The district court also found that, even if the defendants could establish a compelling interest, the rebuttable presumption was not narrowly tailored. In doing so, the district court examined several factors, including the necessity for the race-based relief, the efficacy of alternative remedies, the flexibility and duration of the relief and the impact of the relief on the rights of third parties. The district court found that the 8(a) Program was not flexible because there is no formal process for submitting evidence that could overcome the rebuttable presumption, and "individuals who do not receive the presumption must put forth double the effort to qualify for the 8(a) program." The district court also found the 8(a) Program was not limited in duration because although participants can only remain in the 8(a) Program for nine years, "Defendants conceivably could use the rebuttable presumption for as long as the 8(a) program itself is in place[.]"
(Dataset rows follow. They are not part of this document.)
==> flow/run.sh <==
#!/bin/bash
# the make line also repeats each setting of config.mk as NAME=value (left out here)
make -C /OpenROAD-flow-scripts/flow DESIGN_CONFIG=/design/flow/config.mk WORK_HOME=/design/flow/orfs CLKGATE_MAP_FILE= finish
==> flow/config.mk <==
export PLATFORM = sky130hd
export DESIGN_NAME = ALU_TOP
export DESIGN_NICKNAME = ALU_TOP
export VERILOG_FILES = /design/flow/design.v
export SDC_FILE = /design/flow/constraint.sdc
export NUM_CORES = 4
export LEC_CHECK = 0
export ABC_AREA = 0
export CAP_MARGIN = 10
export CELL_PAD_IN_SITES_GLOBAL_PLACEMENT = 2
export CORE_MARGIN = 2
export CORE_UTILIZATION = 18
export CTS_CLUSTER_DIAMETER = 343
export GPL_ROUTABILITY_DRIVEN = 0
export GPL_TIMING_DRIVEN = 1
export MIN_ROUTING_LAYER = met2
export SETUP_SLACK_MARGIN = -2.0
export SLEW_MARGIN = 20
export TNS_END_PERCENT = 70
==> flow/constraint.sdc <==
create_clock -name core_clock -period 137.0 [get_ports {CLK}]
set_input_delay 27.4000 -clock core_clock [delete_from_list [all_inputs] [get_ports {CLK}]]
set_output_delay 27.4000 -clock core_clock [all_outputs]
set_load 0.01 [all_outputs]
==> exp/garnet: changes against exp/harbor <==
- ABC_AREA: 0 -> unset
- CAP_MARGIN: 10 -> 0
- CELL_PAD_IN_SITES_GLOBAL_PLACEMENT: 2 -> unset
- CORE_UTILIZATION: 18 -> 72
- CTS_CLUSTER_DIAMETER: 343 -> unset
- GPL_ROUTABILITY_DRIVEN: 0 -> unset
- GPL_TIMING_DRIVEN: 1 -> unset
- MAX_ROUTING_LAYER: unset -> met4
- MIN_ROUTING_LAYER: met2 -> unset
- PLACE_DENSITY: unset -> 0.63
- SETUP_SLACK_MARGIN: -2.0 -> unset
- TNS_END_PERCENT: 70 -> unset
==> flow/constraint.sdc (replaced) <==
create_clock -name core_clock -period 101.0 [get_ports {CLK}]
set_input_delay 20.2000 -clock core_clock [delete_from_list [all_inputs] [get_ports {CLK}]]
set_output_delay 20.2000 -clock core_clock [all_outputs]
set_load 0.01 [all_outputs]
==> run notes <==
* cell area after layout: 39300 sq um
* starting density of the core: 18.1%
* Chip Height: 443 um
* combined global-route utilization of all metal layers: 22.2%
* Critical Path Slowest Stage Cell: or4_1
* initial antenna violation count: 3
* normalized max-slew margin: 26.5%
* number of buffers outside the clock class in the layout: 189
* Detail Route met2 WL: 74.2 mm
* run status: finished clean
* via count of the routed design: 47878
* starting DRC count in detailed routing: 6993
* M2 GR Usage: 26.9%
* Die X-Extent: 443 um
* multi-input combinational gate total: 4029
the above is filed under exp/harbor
// vgacontrol
module vgacontrol(  
input PCLK, 				 
input PRESERN, 				 
input PSEL, 				 
input PENABLE, 				 
output wire PREADY, 		 
output wire PSLVERR,		 
input PWRITE,				 
input [31:0] PADDR,			 
input wire [31:0] PWDATA,	 
output reg [31:0] PRDATA,	 
output HS, 
output VS, 
output reg vga_R,
output reg vga_G,
output reg vga_B,
input SW,
input SW2,
input SW3
);
==> flow/config.mk <==
export PLATFORM = sky130hd
export DESIGN_NAME = vgacontrol
export DESIGN_NICKNAME = vgacontrol
export VERILOG_FILES = /design/flow/design.v
export SDC_FILE = /design/flow/constraint.sdc
export NUM_CORES = 4
export LEC_CHECK = 0
export ABC_AREA = 0
export CAP_MARGIN = 0
export CELL_PAD_IN_SITES_DETAIL_PLACEMENT = 1
export CORE_MARGIN = 6
export CORE_UTILIZATION = 69
export CTS_CLUSTER_DIAMETER = 96
export GPL_TIMING_DRIVEN = 0
export MAX_ROUTING_LAYER = met4
export MIN_ROUTING_LAYER = met1
export PLACE_DENSITY_LB_ADDON = 0.06
export SETUP_SLACK_MARGIN = 0.12
export SLEW_MARGIN = 25
export TNS_END_PERCENT = 70
==> flow/constraint.sdc <==
create_clock -name core_clock -period 2.88 [get_ports {PCLK}]
set_input_delay 0.5760 -clock core_clock [delete_from_list [all_inputs] [get_ports {PCLK}]]
set_output_delay 0.5760 -clock core_clock [all_outputs]
set_load 0.01 [all_outputs]
run.sh (not shown) runs the stock make flow with config.mk's settings and CLKGATE_MAP_FILE=.
The starting point never finished: it broke off in detailed placement (3_5_place_dp), error DPL-0033.
Next try:
ABC_AREA = not set   (was 0)
CAP_MARGIN = 20   (was 0)
CELL_PAD_IN_SITES_DETAIL_PLACEMENT = not set   (was 1)
CORE_MARGIN = 2   (was 6)
CORE_UTILIZATION = 40   (was 69)
CTS_CLUSTER_DIAMETER = not set   (was 96)
GPL_TIMING_DRIVEN = not set   (was 0)
MAX_ROUTING_LAYER = not set   (was met4)
MIN_ROUTING_LAYER = not set   (was met1)
PLACE_DENSITY = 0.6   (was not set)
PLACE_DENSITY_LB_ADDON = not set   (was 0.06)
SETUP_SLACK_MARGIN = not set   (was 0.12)
SLEW_MARGIN = 20   (was 25)
TNS_END_PERCENT = not set   (was 70)
clock period = 4.45 ns   (was 2.88 ns; I/O delays follow)
The new run completed without violations.
Synthesized cell count stays the same.
Area after synthesis stays the same.
Die area came out higher by 53%.
Next try:
CORE_UTILIZATION = 37   (was 40)
clock period = 15.7 ns   (was 4.45 ns; I/O delays follow)
=> Routed wire length falls by 0.65%; worst setup slack gains 9.8 ns; count of clock-buffer cells in the layout rose by 6; total power went down by 70%; final area hardly moves; clock power went down by 69%; die size goes up by 7.9%; sequential power shrinks by 72%; via count decreases by 1.2%; synthesized cell count does not change.
Next try:
CORE_UTILIZATION = 72   (was 37)
CTS_CLUSTER_DIAMETER = 94   (was not set)
CTS_CLUSTER_SIZE = 23   (was not set)
PLACE_DENSITY = not set   (was 0.6)
PLACE_DENSITY_LB_ADDON = 0.27   (was not set)
clock period = 3.21 ns   (was 15.7 ns; I/O delays follow)
After rerunning:
- Now the flow produced a layout that fails on setup timing
- critical path depth rises by 4
- die area falls by 48%
- worst setup slack got worse by 11 ns
- routed wire length rises by 15%
- sequential share of layout area falls by 0.42 points
- global-route usage rises by 24 points

---

== v58 ==
Starting RTL as in the previous note.
Settings: LEC_CHECK=0, CAP_MARGIN=20, CORE_MARGIN=2, CORE_UTILIZATION=72, PLACE_DENSITY=0.6, SLEW_MARGIN=20; clock period 2.66 ns.
Status: v58 FAILED at global routing (5_1_grt) (tool error)
==> flow/design.v <==
module if_stage (
    input  wire        clk,
    input  wire        rst_n,
    input  wire        stall,
    input  wire        branch_taken,
    input  wire [18:0] branch_target,
    output reg         ibus_valid,
    output reg  [18:0] ibus_addr,
    input  wire [18:0] ibus_rdata,
    output reg  [18:0] pc,
    output reg  [18:0] instruction
);
    always @(posedge clk or negedge rst_n) begin
        if (!rst_n) begin
            pc          <= 19'd0;
            ibus_valid  <= 1'b0;
        end
        else if (!stall) begin
            pc <= branch_taken ? branch_target : pc + 19'd1;
            ibus_valid <= 1'b1;
            ibus_addr  <= pc;
        end
    end
    always @(posedge clk or negedge rst_n) begin
        if (!rst_n)
            instruction <= 19'd0;
        else if (ibus_valid)
            instruction <= ibus_rdata;
    end
endmodule
module id_stage(
    input [18:0] instruction,
    output [4:0] opcode,
    output [2:0] rd,
    output [2:0] rs1,
    output [2:0] rs2,
    output [14:0] immediate,
    output reg [1:0] prediction
);
    assign opcode = instruction[18:14];
    assign rd = instruction[13:11];
    assign rs1 = instruction[10:8];
    assign rs2 = instruction[7:5];
    assign immediate = instruction[14:0];
    always @(*) begin
        case(opcode)
            5'b01010, 5'b01011, 5'b01100: prediction = 2'b10;  
            default: prediction = 2'b00;  
        endcase
    end
endmodule
module regfile(
    input clk,
    input [2:0] rd_addr,
    input [2:0] rs1_addr,
    input [2:0] rs2_addr,
    input [18:0] wb_data,
    input reg_write,
    output [18:0] rs1_data,
    output [18:0] rs2_data
);
    reg [18:0] registers [0:7];
    always @(posedge clk) begin
        if (reg_write && rd_addr != 0)
            registers[rd_addr] <= wb_data;
    end
    assign rs1_data = (rs1_addr == 3'd0) ? 19'd0 : registers[rs1_addr];
    assign rs2_data = (rs2_addr == 3'd0) ? 19'd0 : registers[rs2_addr];
endmodule
module alu(
    input [4:0] opcode,
    input [18:0] operand_a,
    input [18:0] operand_b,
    output reg [18:0] result,
    output reg zero_flag,
    output reg div_by_zero
);
    always @(*) begin
        result = 19'd0;
        div_by_zero = 1'b0;
        case(opcode)
            5'b00000: result = operand_a + operand_b;
            5'b00001: result = operand_a - operand_b;
            5'b00010: result = operand_a * operand_b;
            5'b00011: begin
                div_by_zero = (operand_b == 0);
                result = (operand_b == 0) ? 19'h7FFFF : operand_a / operand_b;
            end
            5'b00100: result = operand_a & operand_b;
            5'b00101: result = operand_a | operand_b;
            5'b00110: result = operand_a ^ operand_b;
            5'b00111: result = ~operand_a;
            5'b01000: result = operand_a + 1;
            5'b01001: result = operand_a - 1;
        endcase
        zero_flag = (result == 0);
    end
endmodule
module cpu_core (
    input  wire        clk,
    input  wire        rst_n,
    output reg         bus_valid,
    output reg         bus_write,
    output reg  [18:0] bus_addr,
    output reg  [18:0] bus_wdata,
    input  wire [18:0] bus_rdata
);
    wire [18:0] if_pc;
    wire [18:0] if_instr;
    wire [4:0]  opcode;
    wire [2:0]  rd, rs1, rs2;
    wire [14:0] imm;
    wire [18:0] rs1_data, rs2_data;
    wire [18:0] alu_result;
    wire        zero_flag;
    wire        div_by_zero;
    wire [18:0] wb_data;
    wire        reg_write;
    wire is_load  = (opcode == 5'b01000);
    wire is_store = (opcode == 5'b01001);
    wire mem_access = is_load | is_store;
    if_stage ifs (
        .clk(clk),
        .rst_n(rst_n),
        .stall(mem_access),           
        .branch_taken(1'b0),
        .branch_target(19'd0),
        .ibus_valid(),                
        .ibus_addr(),                 
        .ibus_rdata(bus_rdata),
        .pc(if_pc),
        .instruction(if_instr)
    );
    id_stage id (
        .instruction(if_instr),
        .opcode(opcode),
        .rd(rd),
        .rs1(rs1),
        .rs2(rs2),
        .immediate(imm),
        .prediction()
    );
    regfile rf (
        .clk(clk),
        .rd_addr(rd),
        .rs1_addr(rs1),
        .rs2_addr(rs2),
        .wb_data(wb_data),
        .reg_write(reg_write),
        .rs1_data(rs1_data),
        .rs2_data(rs2_data)
    );
    alu alu_u (
        .opcode(opcode),
        .operand_a(rs1_data),
        .operand_b(rs2_data),
        .result(alu_result),
        .zero_flag(zero_flag),
        .div_by_zero(div_by_zero)
    );
always @(*) begin
    bus_valid = mem_access;
    bus_write = is_store;
    bus_addr  = alu_result;
    bus_wdata = rs2_data;
end
    assign wb_data =
        (is_load)  ? bus_rdata :
                     alu_result;
    assign reg_write = ~is_store & ~is_load;
endmodule
make LEC_CHECK=0 CAP_MARGIN=20 CORE_MARGIN=2 CORE_UTILIZATION=72 PLACE_DENSITY_LB_ADDON=0.0 SLEW_MARGIN=20 finish   # period 15.3 ns
run.sh (not shown) runs the stock make flow with config.mk's settings and CLKGATE_MAP_FILE=.
The baseline did not get past clock tree synthesis (4_1_cts) (DPL-0038).
Next try:
- ABC_AREA: default -> 1
- CORE_UTILIZATION: 72 -> 67
- PLACE_DENSITY: default -> 0.37
- PLACE_DENSITY_LB_ADDON: 0.0 -> default
- clock period: 15.3 -> 54.9 ns (I/O delays scaled with it)
=>
- The new run went through all stages and came out clean
- die size went up by about 7%
- synthesized cell count went up by 21%
- synthesized area decreases by about 0.56%
Next try:
- CORE_UTILIZATION: 67 -> 64
- CTS_CLUSTER_SIZE: default -> 98
- PLACE_DENSITY: 0.37 -> default
- clock period: 54.9 -> 31.4 ns (I/O delays scaled with it)
Effect: Now the flow failed in global routing (5_1_grt) (GRT-0232). Die size increases by 4.6%. Synthesized area stays the same. Synthesized cell count stays the same.

========
// cpu_core: RTL as listed in full above, without the edits since
clock: 27.4 ns
lec_check: 0
abc_area: 1
cap_margin: 20
core_margin: 2
core_utilization: 59
cts_cluster_diameter: 261
cts_cluster_size: 98
place_density: 0.37
slew_margin: 20
tns_end_percent: 5
The baseline ran to the end with violations: negative setup slack.
Edit:
ABC_AREA = unset   (was 1)
CORE_UTILIZATION = 40   (was 59)
CTS_CLUSTER_DIAMETER = unset   (was 261)
CTS_CLUSTER_SIZE = unset   (was 98)
PLACE_DENSITY = unset   (was 0.37)
TNS_END_PERCENT = unset   (was 5)
clock period = 45.0 ns   (was 27.4 ns; I/O delays follow)
What happened: The new run passed the timing, DRC and antenna checks; hold slack is better by 0.13 ns; final cell count goes down by 19%; register-to-register slack improves by 19 ns; setup slack is better by 16 ns.
Edit:
CORE_UTILIZATION = 58   (was 40)
SETUP_SLACK_MARGIN = 5.0   (was unset)
=>
- The changed run finished with timing, DRC and antenna clean
- sequential share of layout area goes down by 1.1 points
- hold slack is worse by 0.0092 ns
- non-clock buffer count goes up by 107
- setup slack is better by 1.4 ns
- via count grows by 9.7%
- routed wire length grows by 4.2%
- global-route usage is higher by 15 points
- synthesized area stays the same
- core utilization climbs by 27 points
- critical path depth stays the same
Edit:
SETUP_SLACK_MARGIN = unset   (was 5.0)
clock period = 37.9 ns   (was 45.0 ns; I/O delays follow)
Result:
- The changed run finished but fails on max-slew violations, negative setup slack
- sequential power rose by 19%
- cell area rose by 11%
- area after synthesis stays the same
- sequential share of layout area fell by 1.5 points
- worst hold slack improved by 0.091 ns
Edit:
CORE_UTILIZATION = 66   (was 58)
MAX_ROUTING_LAYER = met4   (was unset)
SETUP_SLACK_MARGIN = 5.0   (was unset)
clock period = 42.2 ns   (was 37.9 ns; I/O delays follow)
What happened:
- The changed run completed, yet does not pass: max-capacitance violations, max-slew violations, negative setup slack
- setup slack gains 2.2 ns
- count of clock-buffer cells in the layout fell by 1
- via count fell by a few percent
- cell area fell by roughly a tenth
- flip-flop count is unchanged
- utilization rose by 2.0 points
- cell count fell by roughly a tenth
- first-iteration DRC count rose slightly
- global-route usage rose by 1.2 points
Power and IR drop assume default switching activity.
The district court went on to note that the lack of specific remedial objectives "shows that the Defendants are not using the rebuttable presumption in a narrow or precise manner." The district court also found that the rebuttable presumption was overinclusive because "the rebuttable presumption sweeps broadly by including anyone from the specified minority groups, regardless of the industry in which they operate" and underinclusive because "certain groups that could qualify will be left out of the presumption." Because SBA had not "revisited the use of the rebuttable presumption since 1986," the district court found there was no basis to conclude that no workable race-neutral alternative existed to achieve the asserted compelling interest. Finally, the district court concluded that the rebuttable presumption impacted Ultima because it presented an "obstacle to fulfilling" the contracts at issue and hampered Ultima's "ability to compete for the other contracts" that the government set aside for the 8(a) Program.
In its Opinion and Order, the district court enjoined the SBA from using the rebuttable presumption of social disadvantage in administering the 8(a) Program. However, the district court reserved the right to rule on any further remedy and has scheduled a hearing on that issue for Aug. 31, 2023. An appeal and potential stay of the ruling pending appeal is likely. There are open questions concerning the implications of the decision, including how SBA will comply with the Order and whether it applies nationwide. Holland & Knight's Government Contracts Group will continue to provide updates as the matter unfolds.
1 The Fourteenth Amendment provides that no state shall "deny to any person … the equal protection of the laws."